━━━ DATA SHOWN ━━━

### src/hw/rtl/clj_queue.sv
// Short queue between the front end and the force pipeline.
// Depends on clj_pkg.
module clj_queue import clj_pkg::*; (
	input  logic    clk,
	input  logic    arst_n,
	input  logic    push,
	input  pair_t   wdata,
	input  logic    pop,
	output pair_t   head,
	output q_stat_t stat
);

	pair_t           mem_q [Q_DEPTH];
	logic [Q_AW-1:0] wr_q;
	logic [Q_AW-1:0] rd_q;
	logic [Q_CW-1:0] count_q;

	always_ff @(posedge clk) begin
		if (push) begin
			mem_q[wr_q] <= wdata;
		end
	end

	always_ff @(posedge clk or negedge arst_n) begin
		if (!arst_n) begin
			wr_q    <= '0;
			rd_q    <= '0;
			count_q <= '0;
		end else begin
			if (push) begin
				wr_q <= wr_q + 1'b1;
			end
			if (pop) begin
				rd_q <= rd_q + 1'b1;
			end
			count_q <= count_q + Q_CW'(push) - Q_CW'(pop);
		end
	end

	assign head       = mem_q[rd_q];
	assign stat.valid = count_q != '0;
	assign stat.full  = count_q == Q_CW'(Q_DEPTH);
	assign stat.count = count_q;

endmodule
$ cat src/rtl/wtn_front.sv
// Front end: case folding, whitespace mapping, percent-escape decoding and document-start space.
// Emits at most one queue entry of up to three candidate bytes per accepted byte; uses wtn_pkg.
module wtn_front import wtn_pkg::*; (
  input  logic       clk,
  input  logic       rst,
  input  logic       push,
  input  logic [7:0] in_byte,
  input  logic       last_byte,
  input  logic       keep_case,
  input  logic       decode_escapes,
  input  logic       strip_tags,
  input  logic       q_full,
  output logic       q_push,
  output wtn_entry_t q_entry
);

  logic [1:0] held_count;
  logic [1:0] held_count_next;
  logic [7:0] held_char;
  logic [7:0] held_char_next;
  logic       doc_start;
  logic       accept;
  logic [7:0] s;
  wtn_entry_t e;

  function automatic wtn_entry_t add_char(input wtn_entry_t x, input logic [7:0] c);
    wtn_entry_t y;
    y = x;
    if (x.count < CNT_W'(MAX_RES)) begin
      y.chars[x.count[1:0]] = c;
      y.count = x.count + 1'b1;
    end
    return y;
  endfunction

  assign accept = push && !q_full;
  assign s      = stage_one(in_byte, keep_case);

  always_comb begin
    e = '0;
    e.last = last_byte;
    held_count_next = held_count;
    held_char_next  = held_char;
    if (doc_start && strip_tags) begin
      e = add_char(e, CH_SPACE);
    end
    if (!decode_escapes) begin
      if (held_count != 2'd0) e = add_char(e, CH_PCT);
      if (held_count == 2'd2) e = add_char(e, held_char);
      e = add_char(e, s);
      held_count_next = 2'd0;
    end else begin
      case (held_count)
        2'd0: begin
          if (s == CH_PCT) held_count_next = 2'd1;
          else e = add_char(e, s);
        end
        2'd1: begin
          if (is_hex(s)) begin
            held_char_next  = s;
            held_count_next = 2'd2;
          end else begin
            e = add_char(e, CH_PCT);
            if (s == CH_PCT) begin
              held_count_next = 2'd1;
            end else begin
              e = add_char(e, s);
              held_count_next = 2'd0;
            end
          end
        end
        default: begin
          if (is_hex(s)) begin
            e = add_char(e, {hex_val(held_char), hex_val(s)});
            held_count_next = 2'd0;
          end else begin
            e = add_char(e, CH_PCT);
            e = add_char(e, held_char);
            if (s == CH_PCT) begin
              held_count_next = 2'd1;
            end else begin
              e = add_char(e, s);
              held_count_next = 2'd0;
            end
          end
        end
      endcase
    end
    if (last_byte) begin
      if (held_count_next != 2'd0) e = add_char(e, CH_PCT);
      if (held_count_next == 2'd2) e = add_char(e, held_char_next);
      held_count_next = 2'd0;
    end
  end

  assign q_push  = accept && ((e.count != '0) || last_byte);
  assign q_entry = e;

  always_ff @(posedge clk) begin
    if (rst) begin
      held_count <= 2'd0;
      doc_start  <= 1'b1;
    end else if (accept) begin
      held_count <= held_count_next;
      doc_start  <= last_byte;
    end
  end

  always_ff @(posedge clk) begin
    if (accept) begin
      held_char <= held_char_next;
    end
  end

endmodule

$ cat src/rtl/wtn_queue.sv
// Short entry queue between the front and back ends.
// Register-based, one write and one read port; uses wtn_pkg.
module wtn_queue import wtn_pkg::*; (
  input  logic       clk,
  input  logic       rst,
  input  logic       wr_en,
  input  wtn_entry_t wr_data,
  output logic       full,
  input  logic       rd_en,
  output wtn_entry_t rd_data,
  output logic       empty
);

  wtn_entry_t        slots [QDEPTH];
  logic [QPTR_W-1:0] wr_ptr;
  logic [QPTR_W-1:0] rd_ptr;
  logic [QPTR_W:0]   count;
  logic              do_wr;
  logic              do_rd;

  assign full    = (count == (QPTR_W+1)'(QDEPTH));
  assign empty   = (count == '0);
  assign do_wr   = wr_en && !full;
  assign do_rd   = rd_en && !empty;
  assign rd_data = slots[rd_ptr];

  always_ff @(posedge clk) begin
    if (rst) begin
      wr_ptr <= '0;
      rd_ptr <= '0;
      count  <= '0;
    end else begin
      if (do_wr) wr_ptr <= wr_ptr + 1'b1;
      if (do_rd) rd_ptr <= rd_ptr + 1'b1;
      if (do_wr && !do_rd) count <= count + 1'b1;
      else if (do_rd && !do_wr) count <= count - 1'b1;
    end
  end

  always_ff @(posedge clk) begin
    if (do_wr) begin
      slots[wr_ptr] <= wr_data;
    end
  end

endmodule

$ cat src/rtl/wtn_back.sv
// Back end: tag stripping, space collapsing and end-of-document marking.
// Drains queue entries into a small result buffer popped one beat at a time; uses wtn_pkg.
module wtn_back import wtn_pkg::*; (
  input  logic        clk,
  input  logic        rst,
  input  logic        strip_tags,
  input  logic        q_empty,
  input  wtn_entry_t  q_data,
  output logic        q_pop,
  input  logic        pop,
  output logic        empty,
  output wtn_result_t result
);

  wtn_result_t      res [MAX_RES];
  wtn_result_t      rb  [MAX_RES];
  logic [CNT_W-1:0] res_count;
  logic [CNT_W-1:0] rn;
  logic             inside_tag;
  logic             prev_was_space;
  logic             inside_next;
  logic             prev_next;
  logic             take;
  logic             shift;

  always_comb begin
    logic [7:0] b;
    logic       keep;
    for (int k = 0; k < MAX_RES; k++) rb[k] = '0;
    rn          = '0;
    inside_next = inside_tag;
    prev_next   = prev_was_space;
    for (int k = 0; k < MAX_RES; k++) begin
      b    = q_data.chars[k];
      keep = 1'b0;
      if (CNT_W'(k) < q_data.count) begin
        if (!strip_tags) begin
          keep = 1'b1;
        end else begin
          if (b == CH_LT) inside_next = 1'b1;
          if (b == CH_GT) begin
            inside_next = 1'b0;
            b = CH_SPACE;
          end
          if (!inside_next && !((b == CH_SPACE) && prev_next)) begin
            keep      = 1'b1;
            prev_next = (b == CH_SPACE);
          end
        end
      end
      if (keep) begin
        rb[rn[1:0]] = '{data: b, valid: 1'b1, eod: 1'b0};
        rn = rn + 1'b1;
      end
    end
    if (q_data.last) begin
      if (rn == '0) begin
        rb[0] = '{data: 8'd0, valid: 1'b0, eod: 1'b0};
        rn = CNT_W'(1);
      end
      rb[2'(rn - 1'b1)].eod = 1'b1;
      inside_next = 1'b0;
      prev_next   = 1'b0;
    end
  end

  assign empty  = (res_count == '0);
  assign result = res[0];
  assign take   = !q_empty && ((res_count == '0) || ((res_count == CNT_W'(1)) && pop));
  assign shift  = pop && !empty;
  assign q_pop  = take;

  always_ff @(posedge clk) begin
    if (rst) begin
      res_count      <= '0;
      inside_tag     <= 1'b0;
      prev_was_space <= 1'b0;
    end else if (take) begin
      res_count      <= rn;
      inside_tag     <= inside_next;
      prev_was_space <= prev_next;
    end else if (shift) begin
      res_count <= res_count - 1'b1;
    end
  end

  always_ff @(posedge clk) begin
    if (take) begin
      res <= rb;
    end else if (shift) begin
      for (int k = 0; k < MAX_RES - 1; k++) res[k] <= res[k+1];
    end
  end

endmodule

━━━

WHAT YOU WILL DO
Identify each line in the records above containing the word "take"; copy those lines.

RESULT OF THE EXERCISE
  logic             take;
  assign take   = !q_empty && ((res_count == '0) || ((res_count == CNT_W'(1)) && pop));
  assign q_pop  = take;
    end else if (take) begin
    if (take) begin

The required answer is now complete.